» PROBLEM TO WORK ON:
Up to and including the line with "(cnt_base < CNT_W'(N));", reproduce the listing below exactly, beginning at its first line.

» RECORDS FOR THE TASK:
════════════════════
### src/rtl/cur_avg_pkg.sv
package cur_avg_pkg;
  localparam int unsigned DEF_SMP_W = 10;
  localparam int unsigned DEF_N     = 16;

  function automatic int unsigned sum_width(input int unsigned smp_w, input int unsigned n);
    return smp_w + $clog2(n);
  endfunction
endpackage

### src/rtl/cur_avg_ctr.sv
module cur_avg_ctr #(
  parameter int unsigned N     = 16,
  parameter int unsigned CNT_W = 5
) (
  input  logic             clk_i,
  input  logic             rst_ni,
  input  logic             period_start_i,
  input  logic             sample_stb_i,
  input  logic             sample_vld_i,
  output logic             take_o,
  output logic             last_o,
  output logic             short_o,
  output logic [CNT_W-1:0] cnt_o
);
  logic             open_q;
  logic [CNT_W-1:0] cnt_q;
  logic [CNT_W-1:0] cnt_base;
  logic             open_eff;

  // a period start restarts the count in the same cycle
  always_comb begin
    cnt_base = period_start_i ? '0 : cnt_q;
    open_eff = open_q | period_start_i;
    take_o   = sample_stb_i & sample_vld_i & open_eff & (cnt_base < CNT_W'(N));
    last_o   = take_o & (cnt_base == CNT_W'(N - 1));
    short_o  = period_start_i & open_q & (cnt_q != CNT_W'(N));
  end

  always_ff @(posedge clk_i or negedge rst_ni) begin
    if (!rst_ni) begin
      open_q <= 1'b0;
      cnt_q  <= '0;
    end else begin
      open_q <= open_eff;
      cnt_q  <= cnt_base + CNT_W'(take_o);
    end
  end

  assign cnt_o = cnt_q;

  a_r7_cnt_bound: assert property (@(posedge clk_i) disable iff (!rst_ni)
    cnt_q <= CNT_W'(N));

  a_r9_idle_before_start: assert property (@(posedge clk_i) disable iff (!rst_ni)
    !open_q |-> cnt_q == '0);

  a_r8_same_cycle_first: assert property (@(posedge clk_i) disable iff (!rst_ni)
    (period_start_i && sample_stb_i && sample_vld_i) |=> cnt_q == CNT_W'(1));
endmodule

### src/rtl/cur_avg_accum.sv
module cur_avg_accum #(
  parameter int unsigned SMP_W = 10,
  parameter int unsigned ACC_W = 14,
  parameter int unsigned CNT_W = 5,
  parameter int unsigned SHIFT = 4
) (
  input  logic             clk_i,
  input  logic             rst_ni,
  input  logic             period_start_i,
  input  logic             take_i,
  input  logic [SMP_W-1:0] sample_i,
  input  logic [CNT_W-1:0] cnt_i,
  output logic [SMP_W-1:0] mean_o
);
  localparam int unsigned SMP_MAX = (1 << SMP_W) - 1;

  logic [ACC_W-1:0] acc_q;
  logic [ACC_W-1:0] acc_base;
  logic [ACC_W-1:0] sum;

  always_comb begin
    acc_base = period_start_i ? '0 : acc_q;
    sum      = acc_base + ACC_W'(sample_i);
    mean_o   = SMP_W'(sum >> SHIFT);
  end

  always_ff @(posedge clk_i or negedge rst_ni) begin
    if (!rst_ni)    acc_q <= '0;
    else if (take_i) acc_q <= sum;
    else            acc_q <= acc_base;
  end

  // running sum never exceeds count * full scale
  a_r4_no_overflow: assert property (@(posedge clk_i) disable iff (!rst_ni)
    32'(acc_q) <= 32'(cnt_i) * SMP_MAX);
endmodule

### src/rtl/cur_avg_out.sv
module cur_avg_out #(
  parameter int unsigned SMP_W = 10
) (
  input  logic             clk_i,
  input  logic             rst_ni,
  input  logic             period_start_i,
  input  logic             last_i,
  input  logic             short_i,
  input  logic [SMP_W-1:0] mean_i,
  output logic [SMP_W-1:0] avg_o,
  output logic             avg_vld_o,
  output logic             short_err_o
);
  logic [SMP_W-1:0] avg_q;
  logic             vld_q;
  logic             err_q;

  always_ff @(posedge clk_i or negedge rst_ni) begin
    if (!rst_ni) begin
      avg_q <= '0;
      vld_q <= 1'b0;
      err_q <= 1'b0;
    end else begin
      vld_q <= last_i;
      if (last_i) avg_q <= mean_i;
      if (short_i)     err_q <= 1'b1;
      else if (last_i) err_q <= 1'b0;
    end
  end

  assign avg_o       = avg_q;
  assign avg_vld_o   = vld_q;
  assign short_err_o = err_q;

  a_r2_vld_pulse: assert property (@(posedge clk_i) disable iff (!rst_ni)
    avg_vld_o |=> !avg_vld_o);

  a_r3_hold_between: assert property (@(posedge clk_i) disable iff (!rst_ni)
    !avg_vld_o |-> $stable(avg_o));

  a_r6_err_cause: assert property (@(posedge clk_i) disable iff (!rst_ni)
    $rose(short_err_o) |-> $past(period_start_i));

  a_r6_err_clear: assert property (@(posedge clk_i) disable iff (!rst_ni)
    $fell(short_err_o) |-> avg_vld_o);
endmodule

### src/rtl/cur_avg_filter.sv
module cur_avg_filter
  import cur_avg_pkg::*;
#(
  parameter int unsigned SMP_W = DEF_SMP_W,
  parameter int unsigned N     = DEF_N
) (
  input  logic             clk_i,
  input  logic             rst_ni,
  input  logic             period_start_i,
  input  logic             sample_stb_i,
  input  logic             sample_vld_i,
  input  logic [SMP_W-1:0] sample_i,
  output logic [SMP_W-1:0] avg_o,
  output logic             avg_vld_o,
  output logic             short_err_o
);
  localparam int unsigned LOG2N = $clog2(N);
  localparam int unsigned CNT_W = LOG2N + 1;
  localparam int unsigned ACC_W = sum_width(SMP_W, N);

  if ((1 << LOG2N) != N || N < 2) begin : g_bad_n
    $error("N must be a power of two of at least 2");
  end

  logic             take;
  logic             last;
  logic             short_close;
  logic [CNT_W-1:0] cnt;
  logic [SMP_W-1:0] mean;

  cur_avg_ctr #(.N(N), .CNT_W(CNT_W)) u_ctr (
    .clk_i          (clk_i),
    .rst_ni         (rst_ni),
    .period_start_i (period_start_i),
    .sample_stb_i   (sample_stb_i),
    .sample_vld_i   (sample_vld_i),
    .take_o         (take),
    .last_o         (last),
    .short_o        (short_close),
    .cnt_o          (cnt)
  );

  cur_avg_accum #(.SMP_W(SMP_W), .ACC_W(ACC_W), .CNT_W(CNT_W), .SHIFT(LOG2N)) u_acc (
    .clk_i          (clk_i),
    .rst_ni         (rst_ni),
    .period_start_i (period_start_i),
    .take_i         (take),
    .sample_i       (sample_i),
    .cnt_i          (cnt),
    .mean_o         (mean)
  );

  cur_avg_out #(.SMP_W(SMP_W)) u_out (
    .clk_i          (clk_i),
    .rst_ni         (rst_ni),
    .period_start_i (period_start_i),
    .last_i         (last),
    .short_i        (short_close),
    .mean_i         (mean),
    .avg_o          (avg_o),
    .avg_vld_o      (avg_vld_o),
    .short_err_o    (short_err_o)
  );
endmodule

### config.mk
export PLATFORM = sky130hd
export DESIGN_NAME = cur_avg_filter
export DESIGN_NICKNAME = d
export VERILOG_FILES = /design/src/rtl/cur_avg_pkg.sv /design/src/rtl/cur_avg_ctr.sv /design/src/rtl/cur_avg_accum.sv /design/src/rtl/cur_avg_out.sv /design/src/rtl/cur_avg_filter.sv
export SDC_FILE = /design/constraint.sdc
export NUM_CORES = 1
export LEC_CHECK = 0
export ABC_CLOCK_PERIOD_IN_PS = 2650
export BUFFER_PORTS_ARGS = -buffer_cell sky130_fd_sc_hd__buf_2
export CAP_MARGIN = 20
export CORE_UTILIZATION = 25
export DETAILED_ROUTE_END_ITERATION = 8
export GPL_ROUTABILITY_DRIVEN = 0
export HOLD_SLACK_MARGIN = 0.05
export PLACE_DENSITY = 0.47
export SLEW_MARGIN = 10
export SYNTH_ARGS = -nofsm -noshare
export SYNTH_HDL_FRONTEND = slang
export SYNTH_SLANG_ARGS = --single-unit
export TNS_END_PERCENT = 5
### constraint.sdc
create_clock -name clk_i -period 2.65 [get_ports clk_i]
set_input_delay 0.265 -clock clk_i [delete_from_list [all_inputs] [get_ports clk_i]]
set_output_delay 0.265 -clock clk_i [all_outputs]
set_load 0.03 [all_outputs]
==> results of run 1 <==
==> registers in the layout (all words and copies together), names as in the netlist <==
| name | cells |
|---|---|
| u_out.short_err_o | 1 |
| u_ctr.cnt_o | 5 |
| u_ctr.open_q | 1 |
| u_out.avg_vld_o | 1 |
| u_out.avg_o | 10 |
| u_acc.acc_q | 14 |
==> area by class of cell <==
type / count / area [sq um]
fill: 777 / 5030
timing repair buffer: 30 / 160
multi-input combinational: 143 / 1080
inverter: 7 / 26.3
clock buffer: 6 / 72.6
clock inverter: 2 / 35.0
tap: 99 / 124
sequential: 32 / 801
==> cell usage in the layout (no fill, tap or decap), types with 2 or more instances in the layout <==
cell type | synthesis | final
dfrtp_1 | 32 | 32
buf_2 | 2 | 26
nand2_1 | 18 | 18
nor2b_1 | 13 | 13
ha_1 | 12 | 12
nand3_1 | 9 | 9
nand2b_1 | 8 | 8
xnor2_1 | 7 | 7
a21oi_1 | 7 | 7
o31ai_1 | 6 | 6
inv_1 | 5 | 5
xor2_1 | 5 | 5
a21o_1 | 5 | 5
mux2_1 | 5 | 5
clkbuf_8 | 0 | 5
nor2_1 | 4 | 4
mux2_2 | 4 | 4
buf_4 | 0 | 4
o21a_1 | 3 | 3
nor3_1 | 3 | 3
inv_2 | 2 | 2
a21oi_2 | 2 | 2
o2111ai_2 | 2 | 2
o211ai_1 | 2 | 2
a31oi_1 | 2 | 2
mux2i_1 | 2 | 2
a211oi_1 | 2 | 2
==> critical path, stage by stage, from the launching register on <==
cell       delay (ns)
dfrtp_1          0.32
nor2b_1          0.15
ha_1             0.18
inv_1            0.05
fa_1             0.40
nor2b_1          0.19
o2111ai_2        0.20
a21oi_1          0.30
nor3_1           0.10
o31ai_1          0.22
==> cell usage after synthesis, drive strengths merged, types with 3 or more instances <==
| cell | count | share of area |
|---|---|---|
| a21o | 5 | 0.019 |
| nor3 | 3 | 0.0078 |
| ha | 12 | 0.078 |
| a211oi | 3 | 0.014 |
| mux2 | 9 | 0.053 |
| nor2 | 4 | 0.0078 |
| o21a | 3 | 0.012 |
| xor2 | 5 | 0.023 |
| xnor2 | 7 | 0.032 |
| o2111ai | 3 | 0.020 |
| a21oi | 9 | 0.027 |
| nand3 | 9 | 0.023 |
| nor2b | 13 | 0.042 |
| o31ai | 6 | 0.023 |
| clkbuf | 3 | 0.0058 |
| nand2 | 18 | 0.035 |
| nand2b | 8 | 0.026 |
| inv | 7 | 0.014 |
| dfrtp | 32 | 0.42 |
==> power by group through the flow <==
stage	clock [mW]	sequential (mW)	combinational, mW
final	0.476	0.517	0.189
after global routing	0.514	0.520	0.217
after CTS	0.490	0.518	0.193
after detailed placement	0	0.527	0.191
after global placement	0	0.527	0.190
after floorplan	0	0.525	0.133
==> routing by layer <==
layer  track usage  vias up  share of wire  routed length (um)
met5             0        -              0                   0
met4        0.0328        0          0.012                  51
met3        0.0279        6          0.038                 168
met2         0.184       28           0.42                1850
met1         0.179      721           0.53                2340
li1              -      741              -                   -
==> logic make-up after synthesis <==
logic type / count (synthesis) / synth area share
and+or+nand+nor: 64 / 0.176
AOI/OAI and AO/OA: 43 / 0.177
DFF: 32 / 0.416
adders and majority gates: 13 / 0.0884
xor gates and xnor gates: 12 / 0.0546
buffers and inverters: 12 / 0.0247
muxes: 11 / 0.0630
==> per-stage QoR <==
step	area (sq um)	hold slack, ns	utilization	total power [mW]
after CTS	2300	0.0714	0.313	1.20
after global placement	2190	0.384	0.299	0.717
final	2300	0.0263	0.313	1.18
after floorplan	1930	-0.0306	-	0.658
after detailed placement	2190	0.389	0.299	0.718
after global routing	2300	0.112	0.313	1.25
==> how the worst max path moves through the flow <==
stage / depth (start not counted) / slack, ns / end / start
finish: 9 / 0.45 / u_out.avg_o[4] / u_acc.acc_q[0]
global route: 9 / 0.24 / u_acc.acc_q[12] / u_acc.acc_q[0]
CTS: 9 / 0.47 / u_acc.acc_q[12] / u_acc.acc_q[0]
detailed placement: 10 / 0.27 / u_acc.acc_q[12] / period_start_i
global placement: 10 / 0.27 / u_out.avg_o[4] / period_start_i
floorplan: 11 / 0.36 / u_acc.acc_q[12] / period_start_i
==> flow_metrics.py, run 1 <==
metrics = {
    "floorplan": {
        "die-height_um": 89.8,
        "placement_rows": 31,
        "count_of_pins_on_the_block_boundary": 27,
        "die_area_sq_um": 8060,
        "core_region_area_sq_um": 7330,
        "chipWidth_um": 89.8,
        "initial_utilization": 0.263,
    },
    "clocking": {
        "post_cts_hold_fix_bufs": 0,
        "postCtsResizedCells": 0,
        "cts.sink_count": 32,
        "cts_buffers": 5,
        "ctsHtreeMaxLevel": 2,
        "ctsLongestPathBuffers": 2,
        "cts_setup_buffers": 0,
        "clock_tree_from_tritoncts": "yes",
        "clk-insertion-delay-late_ns": 0.29,
        "clkSlewWorstSetupHoldPaths_ns": 0.08,
        "cts.root.buffer_cell": "clkbuf_8",
    },
    "synthesis": {
        "async_reset_ff_frac": 1.00,
        "postSynthRegisterBits": 32,
        "yosys_warnings": 0,
        "area_of_the_mapped_netlist_sq_um": 1930,
        "synthesis.nets": 215,
        "synth_area_per_inst_sq_um": 10.3,
        "synth_enable_flop_cells": 0,
        "post_synth_num_cell_types": 48,
        "most_used_flip_flop_cell_after_synthesis": "dfrtp_1",
        "syn_inst": 187,
        "synth.yosys.seq_area_share": 0.416,
    },
    "sta": {
        "final.setup.tns_ns": 0,
        "fmax_mhz": 455,
        "worst_slew_margin_rel": 0.510,
        "finalClockSkew_ns": 0.00661,
        "timing_worst_slew_pin_value_ns": 0.735,
        "setup_repair_after_global_routing_missed_its_margin": "no",
        "report.final.slew_viol_count": 0,
        "finalCritPeriodShare": 0.829,
        "report.final.setup_viol": 0,
        "hold_viol": 0,
        "layout_setup_ws_ns": 0.453,
        "fin_crit_ns": 2.20,
    },
    "drt": {
        "route.detailed.vias_per_inst": 4.69,
        "ant_nets": 0,
        "routed_wirelength_mm": 4.41,
        "route.detailed.wl_per_inst_um": 13.8,
        "first_iter_violations": 78,
        "vias": 1496,
        "detail_route.drc_violations": 0,
        "firstDrtPassIters": 4,
    },
    "run_status": {
        "status": "completed",
    },
    "power_and_ir_drop": {
        "ir_drop_mv": 0.232,
        "power_dens_cells_nw_per_um2": 515,
        "static-leakage-power_nw": 1.09,
        "pwr-share-clk": 0.403,
        "flop_pwr_share": 0.438,
        "power_frac_comb": 0.160,
        "power.switching_mw": 0.314,
        "power.switching_fraction": 0.265,
        "pint_mw": 0.869,
    },
    "placed_design": {
        "placed_cells_incl_taps": 311,
        "dp_slack_ns": 0.270,
        "port_buffers": 26,
        "place_hpwl_mm": 3.28,
    },
    "grt": {
        "grt_pass1_vias": 1588,
        "grt_max_degree": 33,
        "gr-usage-all-layers": 0.124,
        "first_pass_grt_wire_length_mm": 8.01,
        "antenna_found_initial": 0,
        "globalRouteOverflowTotal": 0,
    },
    "critical_path": {
        "worstPathRequired_ns": 2.85,
        "worst-path-max-fanout": 4,
        "reg2reg_setup_slack_ns": 0.45,
        "critPathArrivalTime_ns": 2.40,
        "worstReg2RegStart": "u_acc.acc_q[0]",
        "crit_path_end_kind": "register",
        "ff2ff_path_depth": 9,
        "worstSetupStartpointType": "register",
        "worst_r2r_endpoint": "u_out.avg_o[4]",
        "worst-setup-path-type": "register to register",
    },
    "final_layout": {
        "fin_nets": 247,
        "count_of_placed_standard_cells_in_the_final_layout_fillers_left_out": 319,
        "antenna-diode-count": 0,
        "layout_cell_share_with_drive_strength_beyond_1": 0.227,
        "syn_to_final_growth_pct": 19.2,
    },
    "job": {
        "cap_viol_max_count": 0,
    },
    "worst_hold_path": {
        "hold_path_class": "input port to async pin",
    },
}
No activity file was read; power rests on OpenSTA's default activity.
==> run 2: changes to the inputs <==
--- a/config.mk
+++ b/config.mk
@@ -5,7 +5,7 @@
 export SDC_FILE = /design/constraint.sdc
 export NUM_CORES = 1
 export LEC_CHECK = 0
-export ABC_CLOCK_PERIOD_IN_PS = 2650
+export ABC_CLOCK_PERIOD_IN_PS = 2200
 export BUFFER_PORTS_ARGS = -buffer_cell sky130_fd_sc_hd__buf_2
 export CAP_MARGIN = 20
 export CORE_UTILIZATION = 25
==> constraint.sdc (replaced) <==
create_clock -name clk_i -period 2.2 [get_ports clk_i]
set_input_delay 0.22 -clock clk_i [delete_from_list [all_inputs] [get_ports clk_i]]
set_output_delay 0.22 -clock clk_i [all_outputs]
set_load 0.03 [all_outputs]
==> run 2 against run 1 <==
Net effect:
- worst hold slack improved by 0.27 ns
- sequential share of layout area decreased by 2.9 points
- clock power is 36% higher
- setup slack lost 0.33 ns
- combinational power increased by 50%
- cell area up 9.2%
- via count grew 5.7%
- critical path depth unchanged
- core utilization increased by 2.9 points
- wire length is 6.5% higher
- critical endpoint is now u_out.avg_o[6]
- largest power group is now clock
==> flow_metrics.py, run 2 (same netlist as run 1, synthesis figures left out) <==
metrics = {
    "drt": {
        "route.detailed.wl_per_inst_um": 13.9,
        "vias": 1582,
        "detail_route.drc_violations": 0,
        "ant_nets": 0,
        "firstDrtPassIters": 4,
        "route.detailed.vias_per_inst": 4.68,
        "routed_wirelength_mm": 4.69,
        "first_iter_violations": 77,
    },
    "grt": {
        "first_pass_grt_wire_length_mm": 8.34,
        "antenna_found_initial": 0,
        "globalRouteOverflowTotal": 0,
        "gr-usage-all-layers": 0.130,
        "grt_max_degree": 33,
        "grt_pass1_vias": 1625,
    },
    "worst_hold_path": {
        "hold_path_end": "u_acc.acc_q[0]",
        "timing.hold.worst.start": "sample_i[0]",
        "hold_path_class": "input port to register",
        "whs_path_depth": 3,
    },
    "final_layout": {
        "fin_nets": 266,
        "antenna-diode-count": 0,
        "largest_register_ffs": 14,
        "layout.cells.most_common_list": "dfrtp_1, buf_2, buf_4",
        "syn_to_final_growth_pct": 30.2,
        "top_register": "u_acc.acc_q",
        "layout_commonest_cell": "dfrtp_1",
        "fillCellCount": 750,
        "final_design_instance_area_without_fill_sq_um": 2510,
        "layout_cell_share_with_drive_strength_beyond_1": 0.318,
    },
    "critical_path": {
        "ff2ff_path_depth": 9,
        "cpLargestDelayFamily": "simple AND/OR/NAND/NOR gates",
        "critical-path-max-stage-delay_ns": 0.47,
        "worstSetupPathDepth": 9,
        "worstPathRequired_ns": 2.43,
        "worst-setup-path-type": "register to register",
        "crit_path_end_kind": "register",
        "reg2reg_setup_slack_ns": 0.13,
        "worstReg2RegStart": "u_acc.acc_q[0]",
        "worst_r2r_endpoint": "u_out.avg_o[6]",
        "crit_chain": "nor2b_1, ha_1, inv_1, fa_2, nor2b_4, o2111ai_4, a21oi_4, or4_1, nand3_1",
        "cp_num_buf_inv": 1,
        "crit_path_top_delay_cell": "or4_1",
        "critPathArrivalTime_ns": 2.30,
        "worstSetupStartpointType": "register",
        "worst-path-max-fanout": 5,
    },
    "sta": {
        "report.final.setup_viol": 0,
        "final.setup.tns_ns": 0,
        "layout_setup_ws_ns": 0.127,
        "report.final.slew_viol_count": 0,
        "finalClockSkew_ns": 0.00509,
        "fin_crit_ns": 2.07,
        "timing_worst_slew_pin_value_ns": 0.739,
        "hold_viol": 0,
        "finalCritPeriodShare": 0.942,
        "worst_slew_margin_rel": 0.508,
        "fmax_mhz": 482,
    },
    "power_and_ir_drop": {
        "power_dens_cells_nw_per_um2": 619,
        "ir_drop_mv": 0.248,
        "design_power_total_mw": 1.55,
        "static-leakage-power_nw": 1.20,
    },
    "floorplan": {
        "die_area_sq_um": 8060,
        "count_of_pins_on_the_block_boundary": 27,
        "initial_utilization": 0.263,
        "core_region_area_sq_um": 7330,
        "chipWidth_um": 89.8,
        "placement_rows": 31,
        "die-height_um": 89.8,
    },
    "clocking": {
        "clkSlewWorstSetupHoldPaths_ns": 0.08,
        "cts.root.buffer_cell": "clkbuf_8",
        "ctsHtreeMaxLevel": 2,
        "clock_tree_from_tritoncts": "yes",
        "cts.sink_count": 32,
        "ctsLongestPathBuffers": 2,
        "cts_buffers": 5,
        "cts_setup_buffers": 0,
        "clk-insertion-delay-late_ns": 0.29,
    },
    "placed_design": {
        "place_hpwl_mm": 3.41,
        "dp_slack_ns": -0.101,
        "detailed_place.area_sq_um": 2320,
        "port_buffers": 26,
    },
    "job": {
        "cap_viol_max_count": 0,
    },
    "run_status": {
        "status": "completed",
    },
}
-- run 2: changes by cell type in the layout (fill, tap and decap cells not counted), sizes merged --
cell	previous run	this run
buf	30	48
clkbuf	6	7
clkinv	1	0
dlygate4sd3	0	1
-- run 2: worst reg2reg max path, stage by stage (launching register included) --
cell and delay (ns):
dfrtp_1 0.35, nor2b_1 0.13, ha_1 0.20, inv_1 0.07, fa_2 0.23, nor2b_4 0.06
o2111ai_4 0.28, a21oi_4 0.11, or4_1 0.47, nand3_1 0.10
-- run 2: worst max path at each step --
stage                   startpoint  slack, ns              end
floorplan           period_start_i     -0.002  u_acc.acc_q[12]
global placement    period_start_i      -0.02  u_acc.acc_q[12]
detailed placement  period_start_i      -0.10  u_acc.acc_q[12]
CTS                 u_acc.acc_q[0]       0.02   u_out.avg_o[4]
global route        u_acc.acc_q[0]     -0.004   u_out.avg_o[6]
finish              u_acc.acc_q[0]       0.13   u_out.avg_o[6]
-- run 2: where the power goes --
group	internal [mW]	switching (mW)	leakage (nW)
Combinational	0.133	0.150	0.708
Sequential	0.615	0.00801	0.426
Clock	0.400	0.245	0.0645
-- run 2: layout make-up --
type                    instances  area (sq um)  share of cell area
inverters                       7          26.3              0.0105
clock inverters                 1          30.0              0.0120
repair buffers                 49           305               0.122
flip-flops and latches         32           801               0.319
well taps                      99           124              0.0494
clock buffers                   7          96.3              0.0384
multi-input cells             143          1120               0.449
-- run 2: per-stage QoR --
step,std cells,util,hold WS [ns]
after global routing,338,0.342,0.315
final,338,0.342,0.300
after detailed placement,329,0.317,0.345
after floorplan,187,-,-0.0756
after CTS,338,0.336,0.295
after global placement,329,0.317,0.341
-- run 2: repair_timing --
item | 4_1_cts | 5_1_grt
resized for setup | 0 | 10
hold endpoints to repair | 32 | 0
setup endpoints to repair | 0 | 12
hold buffers | 1 | 0
-- run 2: metal layers --
metal  GRT usage  share of wire  vias up
li1            -              -      785
met2       0.192           0.44       25
met5           0              0        -
met4      0.0410         0.0077        0
met1       0.186           0.52      767
met3      0.0296          0.037        5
════════════════════
» THE COMPLETED TASK:
### src/rtl/cur_avg_pkg.sv
package cur_avg_pkg;
  localparam int unsigned DEF_SMP_W = 10;
  localparam int unsigned DEF_N     = 16;

  function automatic int unsigned sum_width(input int unsigned smp_w, input int unsigned n);
    return smp_w + $clog2(n);
  endfunction
endpackage

### src/rtl/cur_avg_ctr.sv
module cur_avg_ctr #(
  parameter int unsigned N     = 16,
  parameter int unsigned CNT_W = 5
) (
  input  logic             clk_i,
  input  logic             rst_ni,
  input  logic             period_start_i,
  input  logic             sample_stb_i,
  input  logic             sample_vld_i,
  output logic             take_o,
  output logic             last_o,
  output logic             short_o,
  output logic [CNT_W-1:0] cnt_o
);
  logic             open_q;
  logic [CNT_W-1:0] cnt_q;
  logic [CNT_W-1:0] cnt_base;
  logic             open_eff;

  // a period start restarts the count in the same cycle
  always_comb begin
    cnt_base = period_start_i ? '0 : cnt_q;
    open_eff = open_q | period_start_i;
    take_o   = sample_stb_i & sample_vld_i & open_eff & (cnt_base < CNT_W'(N));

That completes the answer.